Incontro coi capigruppo a margine del Consiglio odierno

Questo l’intervento della capogruppo di perUnaltracittà Ornella de Zordo

“I coristi e orchestrali del Maggio oggi hanno protestato in Consiglio comunale per il mancato rilancio del Teatro e contro l'attuale gestione.
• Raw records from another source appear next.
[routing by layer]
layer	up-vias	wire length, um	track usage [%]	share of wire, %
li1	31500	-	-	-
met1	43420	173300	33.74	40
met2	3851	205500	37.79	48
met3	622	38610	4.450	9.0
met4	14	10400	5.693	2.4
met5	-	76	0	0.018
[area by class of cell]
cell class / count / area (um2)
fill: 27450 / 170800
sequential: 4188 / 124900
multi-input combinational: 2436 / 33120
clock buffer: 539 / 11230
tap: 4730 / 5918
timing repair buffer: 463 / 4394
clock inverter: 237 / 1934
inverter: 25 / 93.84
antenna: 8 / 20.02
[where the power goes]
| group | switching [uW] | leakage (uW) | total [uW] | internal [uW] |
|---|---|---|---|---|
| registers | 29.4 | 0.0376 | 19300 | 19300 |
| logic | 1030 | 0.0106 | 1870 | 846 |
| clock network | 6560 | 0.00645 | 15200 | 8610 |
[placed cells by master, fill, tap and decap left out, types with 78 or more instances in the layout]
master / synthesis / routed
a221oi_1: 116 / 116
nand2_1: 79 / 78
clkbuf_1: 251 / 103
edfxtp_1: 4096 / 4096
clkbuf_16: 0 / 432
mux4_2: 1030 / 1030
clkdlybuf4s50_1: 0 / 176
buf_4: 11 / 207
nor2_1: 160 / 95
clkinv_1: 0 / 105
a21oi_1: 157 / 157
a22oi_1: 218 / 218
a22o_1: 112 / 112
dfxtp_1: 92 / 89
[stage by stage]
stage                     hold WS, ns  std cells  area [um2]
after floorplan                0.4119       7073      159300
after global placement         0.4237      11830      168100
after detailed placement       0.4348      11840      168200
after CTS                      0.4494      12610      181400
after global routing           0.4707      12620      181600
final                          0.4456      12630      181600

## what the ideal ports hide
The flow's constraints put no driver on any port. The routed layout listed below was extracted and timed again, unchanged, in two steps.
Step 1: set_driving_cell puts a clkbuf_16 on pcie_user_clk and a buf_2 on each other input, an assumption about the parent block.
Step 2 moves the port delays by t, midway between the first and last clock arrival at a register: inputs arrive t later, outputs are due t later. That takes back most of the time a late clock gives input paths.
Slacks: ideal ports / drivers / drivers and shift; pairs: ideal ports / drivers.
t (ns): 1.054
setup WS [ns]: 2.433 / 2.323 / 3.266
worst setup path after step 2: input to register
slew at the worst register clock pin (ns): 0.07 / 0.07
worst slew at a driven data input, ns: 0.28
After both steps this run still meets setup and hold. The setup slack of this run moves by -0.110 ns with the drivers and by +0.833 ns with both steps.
This is an optimization exercise on Yosys and OpenROAD, whose aim is small area and a short achievable clock period, not a production implementation. In this exercise RTL edits were held to simulation tests only and were not proved equivalent to the original. No activity file was given, so power comes from the tool's default toggle rates.

--- flow/design.v ---
package rmsd_pkg;
   localparam int RMSD_COLUMNS   = 32;
   localparam int RMSD_SCAN_ROWS = 16;
   localparam int ROW_SEL_W      = 4;
   localparam logic OP_WRITE = 1'b0;
   localparam logic OP_TICK  = 1'b1;
   typedef struct packed {
      logic       operation;
      logic [4:0] pixel_row;
      logic [4:0] pixel_column;
      logic [2:0] pixel_color;
   } req_type;
   typedef struct packed {
      logic [ROW_SEL_W-1:0] row_select;
      logic [2:0]           upper_rgb;
      logic [2:0]           lower_rgb;
      logic                 shift_pulse;
      logic                 latch_pulse;
      logic                 output_enable;
      logic                 frame_end;
   } rsp_type;
   typedef struct packed {
      logic [ROW_SEL_W-1:0] row_sel;
      logic                 shift;
      logic                 latch;
      logic                 frame_end;
   } scan_ctrl_type;
   typedef struct packed {
      logic       upper_en;
      logic       lower_en;
      logic       clearing;
      logic [2:0] data;
   } wr_ctrl_type;
endpackage
Context: an optimization exercise on an open-source flow, tuned for small area. The choices shown serve that exercise and are no tape-out recipe.
Function was checked by simulation only, so behaviour that the tests miss may differ from the original.

## maple
==> flow/design.v <==
module reg_file_mp #(
  parameter int DATA_W   = 32,
  parameter int ADDR_W   = 5,
  parameter bit ZERO_REG = 1'b1,
  parameter bit BYPASS   = 1'b1
) (
  input  logic              clk,
  input  logic              rst_n,
  input  logic [ADDR_W-1:0] RA,
  input  logic [ADDR_W-1:0] RB,
  output logic [DATA_W-1:0] Bus_A,
  output logic [DATA_W-1:0] Bus_B,
  input  logic [ADDR_W-1:0] RW0,
  input  logic [ADDR_W-1:0] RW1,
  input  logic [DATA_W-1:0] Bus_W0,
  input  logic [DATA_W-1:0] Bus_W1,
  input  logic              reg_write0,
  input  logic              reg_write1,
  input  logic              clear_req,
  output logic              busy,
  output logic              ready
);
  localparam int DEPTH = 1 << ADDR_W;
  localparam int LO    = ZERO_REG ? 1 : 0;
  logic              busy_q;
  logic [ADDR_W-1:0] cnt_q;
  logic [DATA_W-1:0] mem_q [DEPTH];
  assign busy  = busy_q;
  assign ready = ~busy_q;
  always_ff @(posedge clk or negedge rst_n) begin
    if (!rst_n) begin
      busy_q <= 1'b1;
      cnt_q  <= '0;
    end else if (busy_q) begin
      cnt_q <= cnt_q + 1'b1;
      if (cnt_q == '1) busy_q <= 1'b0;
    end else if (clear_req) begin
      busy_q <= 1'b1;
      cnt_q  <= '0;
    end
  end
  logic we0, we1;
  always_comb begin
    we0 = ~busy_q & reg_write0;
    we1 = ~busy_q & reg_write1;
    if (ZERO_REG && RW0 == '0) we0 = 1'b0;
    if (ZERO_REG && RW1 == '0) we1 = 1'b0;
    if (we1 && RW1 == RW0) we0 = 1'b0;
  end
  logic [DEPTH-1:0] s0, s1, hold;
  logic [DATA_W-1:0] w0_n, w1_n;
  assign w0_n = ~Bus_W0;
  assign w1_n = ~Bus_W1;
  genvar i, b;
  generate
    for (i = 0; i < DEPTH; i++) begin : g_ent
      assign s1[i]   = we1 & (RW1 == i);
      assign s0[i]   = we0 & (RW0 == i);
      assign hold[i] = ~busy_q & ~s1[i] & ~s0[i];
    end
    for (i = LO; i < DEPTH; i++) begin : g_mem
      logic [DATA_W-1:0] nxt;
      rf_went #(.W(DATA_W)) u_w (.s1_n(~s1[i]), .w1_n(w1_n), .s0_n(~s0[i]), .w0_n(w0_n),
                                 .h(hold[i]), .q(mem_q[i]), .y(nxt));
      always_ff @(posedge clk) mem_q[i] <= nxt;
    end
  endgenerate
  localparam int NT = DEPTH + 2 - LO;
  localparam int NG = (NT + 2) / 3;
  logic ok_a, ok_b, a1, a0, b1, b0;
  logic [3*NG-1:0] sel_a, sel_b;
  logic [DATA_W-1:0] term [3*NG];
  assign ok_a = ~busy_q & ~(ZERO_REG && RA == '0);
  assign ok_b = ~busy_q & ~(ZERO_REG && RB == '0);
  assign a1 = BYPASS && we1 && (RW1 == RA);
  assign a0 = BYPASS && we0 && (RW0 == RA);
  assign b1 = BYPASS && we1 && (RW1 == RB);
  assign b0 = BYPASS && we0 && (RW0 == RB);
  assign sel_a[0] = ok_a & a1;
  assign sel_a[1] = ok_a & a0;
  assign sel_b[0] = ok_b & b1;
  assign sel_b[1] = ok_b & b0;
  assign term[0]  = Bus_W1;
  assign term[1]  = Bus_W0;
  generate
    for (i = 2; i < 3*NG; i++) begin : g_sel
      if (i - 1 < LO || i - 1 >= DEPTH) begin : g_z
        assign sel_a[i] = 1'b0;
        assign sel_b[i] = 1'b0;
        assign term[i]  = '0;
      end else begin : g_e
        assign sel_a[i] = ok_a & ~a1 & ~a0 & (RA == i - 1);
        assign sel_b[i] = ok_b & ~b1 & ~b0 & (RB == i - 1);
        assign term[i]  = mem_q[i - 1];
      end
    end
  endgenerate
  logic [NG-1:0] ga [DATA_W];
  logic [NG-1:0] gb [DATA_W];
  genvar g;
  generate
    for (b = 0; b < DATA_W; b++) begin : g_bit
      for (g = 0; g < NG; g++) begin : g_grp
        rf_aoi222 u_a (.a1(sel_a[3*g]), .a2(term[3*g][b]), .b1(sel_a[3*g+1]), .b2(term[3*g+1][b]),
                       .c1(sel_a[3*g+2]), .c2(term[3*g+2][b]), .y(ga[b][g]));
        rf_aoi222 u_b (.a1(sel_b[3*g]), .a2(term[3*g][b]), .b1(sel_b[3*g+1]), .b2(term[3*g+1][b]),
                       .c1(sel_b[3*g+2]), .c2(term[3*g+2][b]), .y(gb[b][g]));
      end
      rf_nand_or11 u_oa (.n(ga[b]), .y(Bus_A[b]));
      rf_nand_or11 u_ob (.n(gb[b]), .y(Bus_B[b]));
    end
  endgenerate
endmodule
Si sono presentati in abito da sera ma con mani legate e cerotti sulla bocca, a testimoniare la condizione in cui si vuole ridurre una delle più prestigiose istituzioni culturali fiorentine.
In particolare, nella lettera distribuita a consiglieri e giunta, hanno sottolineato come la dirigenza non abbia saputo risolvere nessuno dei problemi che affliggono la Fondazione (dalla rivisitazione della pianta organica che ha perso ad oggi ben 70 unità all'aggiornamento del contratto integrativo aziendale ecc.), ma ha invece fatto pagare al personale scelte sbagliate, sprechi e inefficienza.
Il Maggio Musicale Fiorentino, se non si procede a un cambio dell'attuale governance, al risanamento finanziario, a un aumento della produttività e alla valorizzazione delle sue potenzialità produttive, diventerà un Ente incapace di mantenere il livello di quella professionalità e eccellenza che lo hanno reso famoso nel mondo. In sostanza, che cosa vogliono per il futuro del Maggio il presidente Renzi e la soprintendente Colombo?
Bene dunque che si apra un tavolo di prospettiva con Comune, rappresentato anche dal nuovo assessore alla cultura Givone, Provincia, Regione e tutte le sigle sindacali del Maggio per il rilancio culturale e finanziario della Fondazione. Seguiremo con interesse l'iter di questo percorso che l'assessore Givone ha oggi sostenuto e che può riprendere le proposte già elaborate da tutte le sigle sindacali a cui finora non è stato dato ascolto”.